Among the records that follow, find the line with "wire [31:0] rtV" and the line with "selSrf = ~fS & ~bypT;". Set down those lines and all lines between them exactly, without adding anything.

**** Record set ****

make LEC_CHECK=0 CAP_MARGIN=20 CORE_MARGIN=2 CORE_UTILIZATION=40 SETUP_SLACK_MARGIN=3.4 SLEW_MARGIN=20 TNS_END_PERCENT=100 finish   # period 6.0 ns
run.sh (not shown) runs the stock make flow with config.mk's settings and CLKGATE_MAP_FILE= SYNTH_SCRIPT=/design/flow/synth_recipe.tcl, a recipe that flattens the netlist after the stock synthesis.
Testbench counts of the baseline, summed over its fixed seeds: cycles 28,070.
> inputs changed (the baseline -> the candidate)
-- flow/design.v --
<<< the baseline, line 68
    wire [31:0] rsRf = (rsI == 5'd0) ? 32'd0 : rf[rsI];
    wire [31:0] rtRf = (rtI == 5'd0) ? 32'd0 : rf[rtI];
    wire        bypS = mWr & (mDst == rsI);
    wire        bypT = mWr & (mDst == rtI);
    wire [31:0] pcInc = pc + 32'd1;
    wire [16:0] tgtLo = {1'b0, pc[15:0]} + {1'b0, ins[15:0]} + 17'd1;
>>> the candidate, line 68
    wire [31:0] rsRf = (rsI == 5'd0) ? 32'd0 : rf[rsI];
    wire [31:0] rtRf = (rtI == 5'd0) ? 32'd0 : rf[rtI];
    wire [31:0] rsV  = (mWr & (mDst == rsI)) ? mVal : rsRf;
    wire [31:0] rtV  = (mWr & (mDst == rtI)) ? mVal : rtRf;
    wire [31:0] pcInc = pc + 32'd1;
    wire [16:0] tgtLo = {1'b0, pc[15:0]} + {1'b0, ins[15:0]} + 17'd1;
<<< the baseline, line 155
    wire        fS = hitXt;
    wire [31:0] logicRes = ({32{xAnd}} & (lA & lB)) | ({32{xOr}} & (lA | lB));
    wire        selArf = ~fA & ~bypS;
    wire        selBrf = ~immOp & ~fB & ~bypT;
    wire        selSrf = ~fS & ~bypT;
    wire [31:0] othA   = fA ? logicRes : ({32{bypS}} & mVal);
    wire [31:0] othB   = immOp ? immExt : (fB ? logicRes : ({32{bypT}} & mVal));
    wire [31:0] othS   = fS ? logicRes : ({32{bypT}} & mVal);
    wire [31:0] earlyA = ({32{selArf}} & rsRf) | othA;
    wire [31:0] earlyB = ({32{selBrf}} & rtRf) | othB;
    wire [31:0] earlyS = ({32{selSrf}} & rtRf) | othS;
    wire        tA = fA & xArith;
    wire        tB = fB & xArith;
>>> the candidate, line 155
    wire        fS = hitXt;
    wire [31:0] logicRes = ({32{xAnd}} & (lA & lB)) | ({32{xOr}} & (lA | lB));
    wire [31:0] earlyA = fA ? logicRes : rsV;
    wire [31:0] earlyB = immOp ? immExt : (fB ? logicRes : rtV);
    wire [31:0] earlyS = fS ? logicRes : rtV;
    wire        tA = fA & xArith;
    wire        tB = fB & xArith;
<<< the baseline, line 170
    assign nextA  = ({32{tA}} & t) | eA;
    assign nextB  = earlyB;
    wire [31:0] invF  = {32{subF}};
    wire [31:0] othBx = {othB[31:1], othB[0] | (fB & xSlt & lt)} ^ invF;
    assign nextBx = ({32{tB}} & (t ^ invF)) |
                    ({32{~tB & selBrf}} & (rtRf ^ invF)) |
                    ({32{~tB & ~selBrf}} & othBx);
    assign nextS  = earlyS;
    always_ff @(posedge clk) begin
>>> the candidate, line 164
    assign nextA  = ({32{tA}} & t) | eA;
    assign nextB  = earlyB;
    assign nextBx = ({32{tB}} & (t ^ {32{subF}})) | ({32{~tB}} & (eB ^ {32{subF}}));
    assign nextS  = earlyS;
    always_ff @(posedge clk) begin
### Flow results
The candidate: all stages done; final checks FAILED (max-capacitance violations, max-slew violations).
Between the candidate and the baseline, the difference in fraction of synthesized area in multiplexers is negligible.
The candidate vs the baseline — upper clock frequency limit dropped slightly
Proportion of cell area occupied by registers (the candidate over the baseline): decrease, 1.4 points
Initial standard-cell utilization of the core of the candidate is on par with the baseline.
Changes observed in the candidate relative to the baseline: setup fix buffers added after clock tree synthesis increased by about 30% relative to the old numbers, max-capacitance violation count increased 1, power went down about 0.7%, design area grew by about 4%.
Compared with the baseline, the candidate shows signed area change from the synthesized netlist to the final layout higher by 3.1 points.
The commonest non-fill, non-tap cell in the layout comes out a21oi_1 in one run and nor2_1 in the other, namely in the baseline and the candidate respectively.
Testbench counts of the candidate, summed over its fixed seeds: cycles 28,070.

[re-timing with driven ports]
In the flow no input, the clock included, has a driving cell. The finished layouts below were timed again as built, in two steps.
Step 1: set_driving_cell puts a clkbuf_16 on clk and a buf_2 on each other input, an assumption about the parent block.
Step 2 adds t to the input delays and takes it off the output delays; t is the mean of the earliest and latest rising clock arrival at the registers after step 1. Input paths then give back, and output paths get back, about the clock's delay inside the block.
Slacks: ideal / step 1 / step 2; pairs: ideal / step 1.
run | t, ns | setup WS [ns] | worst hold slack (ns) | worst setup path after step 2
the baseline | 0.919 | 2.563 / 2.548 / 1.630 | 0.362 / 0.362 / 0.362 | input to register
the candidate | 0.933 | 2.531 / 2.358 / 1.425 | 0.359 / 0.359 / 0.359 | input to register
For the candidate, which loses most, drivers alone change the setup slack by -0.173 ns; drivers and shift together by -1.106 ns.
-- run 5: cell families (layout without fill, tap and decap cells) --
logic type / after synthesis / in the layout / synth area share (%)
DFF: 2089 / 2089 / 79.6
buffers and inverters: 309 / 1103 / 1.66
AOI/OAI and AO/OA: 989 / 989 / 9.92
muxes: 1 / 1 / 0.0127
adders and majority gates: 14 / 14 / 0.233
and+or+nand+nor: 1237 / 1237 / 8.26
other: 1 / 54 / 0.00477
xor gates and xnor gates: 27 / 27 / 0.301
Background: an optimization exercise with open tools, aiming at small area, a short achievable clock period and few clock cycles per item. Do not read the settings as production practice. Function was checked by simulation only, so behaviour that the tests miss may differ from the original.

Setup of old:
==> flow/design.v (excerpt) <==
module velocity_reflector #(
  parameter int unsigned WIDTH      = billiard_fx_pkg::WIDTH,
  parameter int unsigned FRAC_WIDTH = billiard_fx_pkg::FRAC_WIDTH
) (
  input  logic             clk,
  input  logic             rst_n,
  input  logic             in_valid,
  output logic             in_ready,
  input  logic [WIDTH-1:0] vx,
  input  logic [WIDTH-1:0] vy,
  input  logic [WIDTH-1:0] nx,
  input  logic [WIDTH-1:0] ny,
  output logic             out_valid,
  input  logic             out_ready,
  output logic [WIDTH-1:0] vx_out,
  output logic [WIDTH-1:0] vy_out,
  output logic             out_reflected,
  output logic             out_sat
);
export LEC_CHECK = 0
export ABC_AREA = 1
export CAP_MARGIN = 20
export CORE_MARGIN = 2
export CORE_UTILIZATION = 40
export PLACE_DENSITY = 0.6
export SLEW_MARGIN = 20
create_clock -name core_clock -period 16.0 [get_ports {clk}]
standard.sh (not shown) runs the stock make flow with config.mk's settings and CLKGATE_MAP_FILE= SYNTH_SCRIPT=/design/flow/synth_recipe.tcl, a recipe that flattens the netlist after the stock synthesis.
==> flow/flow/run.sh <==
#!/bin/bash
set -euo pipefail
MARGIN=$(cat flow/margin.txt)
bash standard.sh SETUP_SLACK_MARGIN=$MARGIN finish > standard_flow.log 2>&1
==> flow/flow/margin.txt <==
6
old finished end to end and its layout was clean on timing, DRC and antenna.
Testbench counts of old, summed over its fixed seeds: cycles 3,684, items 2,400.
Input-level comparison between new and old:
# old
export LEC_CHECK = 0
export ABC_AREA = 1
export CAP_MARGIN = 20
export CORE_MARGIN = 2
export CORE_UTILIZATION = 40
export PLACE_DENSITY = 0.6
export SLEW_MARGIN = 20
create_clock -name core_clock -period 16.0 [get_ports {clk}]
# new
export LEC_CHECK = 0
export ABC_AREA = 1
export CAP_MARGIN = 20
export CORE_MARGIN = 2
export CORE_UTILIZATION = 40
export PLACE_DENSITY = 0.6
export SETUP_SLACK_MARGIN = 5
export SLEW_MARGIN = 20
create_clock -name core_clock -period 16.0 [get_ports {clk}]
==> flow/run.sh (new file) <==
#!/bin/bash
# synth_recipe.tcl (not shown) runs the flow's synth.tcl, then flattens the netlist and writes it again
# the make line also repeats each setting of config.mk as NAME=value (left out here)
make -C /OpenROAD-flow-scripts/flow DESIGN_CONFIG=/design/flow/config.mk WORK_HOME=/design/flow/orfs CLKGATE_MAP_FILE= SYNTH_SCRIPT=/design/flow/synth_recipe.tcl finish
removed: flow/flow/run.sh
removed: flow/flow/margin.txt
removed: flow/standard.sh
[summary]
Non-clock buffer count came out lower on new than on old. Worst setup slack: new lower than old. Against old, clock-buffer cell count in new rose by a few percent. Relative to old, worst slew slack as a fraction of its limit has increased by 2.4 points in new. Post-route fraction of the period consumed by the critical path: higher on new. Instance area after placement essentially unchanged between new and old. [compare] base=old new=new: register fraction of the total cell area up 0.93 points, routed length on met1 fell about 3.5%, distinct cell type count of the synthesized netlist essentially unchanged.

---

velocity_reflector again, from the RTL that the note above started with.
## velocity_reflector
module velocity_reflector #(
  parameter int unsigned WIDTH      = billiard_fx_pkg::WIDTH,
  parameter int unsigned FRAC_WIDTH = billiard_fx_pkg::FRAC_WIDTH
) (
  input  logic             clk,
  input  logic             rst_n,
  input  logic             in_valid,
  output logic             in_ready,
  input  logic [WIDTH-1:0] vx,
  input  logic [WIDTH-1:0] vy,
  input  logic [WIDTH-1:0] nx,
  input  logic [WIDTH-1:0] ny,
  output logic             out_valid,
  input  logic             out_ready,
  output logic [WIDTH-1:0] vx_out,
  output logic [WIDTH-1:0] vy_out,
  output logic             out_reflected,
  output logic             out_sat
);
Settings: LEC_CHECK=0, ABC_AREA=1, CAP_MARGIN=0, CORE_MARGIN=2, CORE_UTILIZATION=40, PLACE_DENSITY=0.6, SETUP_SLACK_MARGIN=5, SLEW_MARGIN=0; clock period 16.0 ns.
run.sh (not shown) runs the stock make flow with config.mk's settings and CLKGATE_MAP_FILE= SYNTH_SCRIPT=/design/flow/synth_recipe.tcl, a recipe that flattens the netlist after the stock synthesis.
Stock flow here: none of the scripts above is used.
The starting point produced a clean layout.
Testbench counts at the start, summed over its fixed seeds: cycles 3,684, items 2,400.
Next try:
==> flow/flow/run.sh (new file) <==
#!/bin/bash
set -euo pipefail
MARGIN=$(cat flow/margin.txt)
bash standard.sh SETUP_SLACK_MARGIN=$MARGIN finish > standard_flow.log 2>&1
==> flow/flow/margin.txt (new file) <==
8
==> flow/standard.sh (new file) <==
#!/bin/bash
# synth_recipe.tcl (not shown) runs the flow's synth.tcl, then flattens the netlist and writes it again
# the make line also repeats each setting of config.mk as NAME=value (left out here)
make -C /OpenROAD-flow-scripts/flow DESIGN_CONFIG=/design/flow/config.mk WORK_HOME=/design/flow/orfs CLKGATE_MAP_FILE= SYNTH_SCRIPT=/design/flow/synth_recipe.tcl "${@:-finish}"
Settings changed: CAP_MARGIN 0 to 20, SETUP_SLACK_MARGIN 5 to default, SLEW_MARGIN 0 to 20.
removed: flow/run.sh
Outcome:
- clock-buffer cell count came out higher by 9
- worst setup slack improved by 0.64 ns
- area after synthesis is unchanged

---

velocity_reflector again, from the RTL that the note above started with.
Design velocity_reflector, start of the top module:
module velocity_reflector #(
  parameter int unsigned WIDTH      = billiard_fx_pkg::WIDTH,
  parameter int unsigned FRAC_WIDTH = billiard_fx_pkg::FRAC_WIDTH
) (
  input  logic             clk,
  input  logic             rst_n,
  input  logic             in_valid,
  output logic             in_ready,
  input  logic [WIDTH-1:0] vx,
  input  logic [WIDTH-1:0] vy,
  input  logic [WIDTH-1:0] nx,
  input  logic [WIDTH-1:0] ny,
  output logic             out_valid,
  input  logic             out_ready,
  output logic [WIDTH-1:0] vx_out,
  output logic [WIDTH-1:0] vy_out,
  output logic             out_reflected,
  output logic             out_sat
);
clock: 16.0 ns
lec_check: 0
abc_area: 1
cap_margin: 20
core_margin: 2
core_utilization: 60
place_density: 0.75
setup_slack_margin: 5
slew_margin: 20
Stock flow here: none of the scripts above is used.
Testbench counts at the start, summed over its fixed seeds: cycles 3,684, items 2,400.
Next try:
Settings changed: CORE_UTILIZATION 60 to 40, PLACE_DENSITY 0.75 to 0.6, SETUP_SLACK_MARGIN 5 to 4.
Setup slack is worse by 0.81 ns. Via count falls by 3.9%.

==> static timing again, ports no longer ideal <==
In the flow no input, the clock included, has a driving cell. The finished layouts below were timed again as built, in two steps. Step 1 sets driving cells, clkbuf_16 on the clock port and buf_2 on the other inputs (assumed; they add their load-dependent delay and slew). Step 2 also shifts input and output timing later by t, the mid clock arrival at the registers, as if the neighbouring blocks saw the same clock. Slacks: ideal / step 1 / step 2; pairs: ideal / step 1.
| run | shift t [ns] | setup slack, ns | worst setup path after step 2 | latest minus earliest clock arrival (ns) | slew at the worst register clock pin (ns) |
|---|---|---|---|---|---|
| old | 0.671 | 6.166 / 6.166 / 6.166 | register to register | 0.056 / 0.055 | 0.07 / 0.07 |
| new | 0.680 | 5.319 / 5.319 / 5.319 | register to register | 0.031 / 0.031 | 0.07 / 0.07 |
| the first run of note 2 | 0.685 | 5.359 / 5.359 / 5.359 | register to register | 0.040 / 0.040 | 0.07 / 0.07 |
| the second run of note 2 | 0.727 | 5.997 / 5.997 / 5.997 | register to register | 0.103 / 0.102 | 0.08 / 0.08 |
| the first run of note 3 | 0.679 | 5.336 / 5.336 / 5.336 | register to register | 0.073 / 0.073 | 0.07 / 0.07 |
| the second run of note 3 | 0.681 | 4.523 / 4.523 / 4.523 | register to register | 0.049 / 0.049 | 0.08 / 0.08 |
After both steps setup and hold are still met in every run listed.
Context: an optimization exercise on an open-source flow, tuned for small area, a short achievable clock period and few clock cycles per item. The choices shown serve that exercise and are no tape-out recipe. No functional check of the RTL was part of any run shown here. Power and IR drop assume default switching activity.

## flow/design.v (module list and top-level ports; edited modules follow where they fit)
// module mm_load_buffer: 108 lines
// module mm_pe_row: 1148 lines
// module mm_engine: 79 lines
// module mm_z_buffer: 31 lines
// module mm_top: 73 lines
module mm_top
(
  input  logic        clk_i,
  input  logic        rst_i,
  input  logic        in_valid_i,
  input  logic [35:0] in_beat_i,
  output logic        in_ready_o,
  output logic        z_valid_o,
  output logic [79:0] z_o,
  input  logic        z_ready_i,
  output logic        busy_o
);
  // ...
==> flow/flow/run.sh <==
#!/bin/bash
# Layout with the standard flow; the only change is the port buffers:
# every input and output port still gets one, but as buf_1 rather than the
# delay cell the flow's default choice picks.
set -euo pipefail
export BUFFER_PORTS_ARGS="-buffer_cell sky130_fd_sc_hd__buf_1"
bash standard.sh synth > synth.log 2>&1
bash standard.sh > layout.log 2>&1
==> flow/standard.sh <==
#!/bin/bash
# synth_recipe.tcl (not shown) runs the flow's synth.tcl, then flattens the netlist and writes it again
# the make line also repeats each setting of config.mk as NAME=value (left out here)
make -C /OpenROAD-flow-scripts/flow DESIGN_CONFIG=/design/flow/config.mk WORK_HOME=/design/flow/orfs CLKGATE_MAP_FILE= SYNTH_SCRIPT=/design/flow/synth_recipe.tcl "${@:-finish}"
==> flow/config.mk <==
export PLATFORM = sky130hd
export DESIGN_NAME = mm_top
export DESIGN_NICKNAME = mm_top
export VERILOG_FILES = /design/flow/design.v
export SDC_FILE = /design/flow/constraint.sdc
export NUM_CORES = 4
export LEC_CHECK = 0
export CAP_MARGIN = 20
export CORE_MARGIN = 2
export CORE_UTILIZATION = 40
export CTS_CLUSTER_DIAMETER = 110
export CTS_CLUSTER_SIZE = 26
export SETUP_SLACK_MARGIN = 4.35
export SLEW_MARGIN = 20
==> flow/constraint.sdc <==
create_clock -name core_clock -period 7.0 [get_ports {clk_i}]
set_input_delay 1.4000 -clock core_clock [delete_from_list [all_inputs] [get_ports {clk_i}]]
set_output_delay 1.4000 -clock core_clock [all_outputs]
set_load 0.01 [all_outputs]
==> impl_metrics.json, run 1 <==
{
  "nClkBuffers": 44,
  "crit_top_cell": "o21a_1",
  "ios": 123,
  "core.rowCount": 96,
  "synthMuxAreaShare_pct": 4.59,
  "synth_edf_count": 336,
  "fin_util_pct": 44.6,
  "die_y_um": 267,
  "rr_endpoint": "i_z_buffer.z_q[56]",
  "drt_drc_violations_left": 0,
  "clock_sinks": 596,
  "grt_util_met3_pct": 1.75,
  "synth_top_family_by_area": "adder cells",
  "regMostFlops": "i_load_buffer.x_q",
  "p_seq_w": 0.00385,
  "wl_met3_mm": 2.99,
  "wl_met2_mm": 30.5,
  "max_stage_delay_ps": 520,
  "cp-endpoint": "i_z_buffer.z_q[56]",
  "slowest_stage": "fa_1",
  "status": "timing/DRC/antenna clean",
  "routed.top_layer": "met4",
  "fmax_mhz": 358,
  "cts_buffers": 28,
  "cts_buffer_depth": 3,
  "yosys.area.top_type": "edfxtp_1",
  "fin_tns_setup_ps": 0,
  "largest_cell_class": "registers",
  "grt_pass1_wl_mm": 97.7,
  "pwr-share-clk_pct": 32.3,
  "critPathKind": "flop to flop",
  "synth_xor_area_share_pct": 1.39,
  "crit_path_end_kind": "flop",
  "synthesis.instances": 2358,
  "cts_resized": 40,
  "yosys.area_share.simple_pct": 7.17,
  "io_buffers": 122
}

****

* Answer to the problem:
    wire [31:0] rtV  = (mWr & (mDst == rtI)) ? mVal : rtRf;
    wire [31:0] pcInc = pc + 32'd1;
    wire [16:0] tgtLo = {1'b0, pc[15:0]} + {1'b0, ins[15:0]} + 17'd1;
<<< the baseline, line 155
    wire        fS = hitXt;
    wire [31:0] logicRes = ({32{xAnd}} & (lA & lB)) | ({32{xOr}} & (lA | lB));
    wire        selArf = ~fA & ~bypS;
    wire        selBrf = ~immOp & ~fB & ~bypT;
    wire        selSrf = ~fS & ~bypT;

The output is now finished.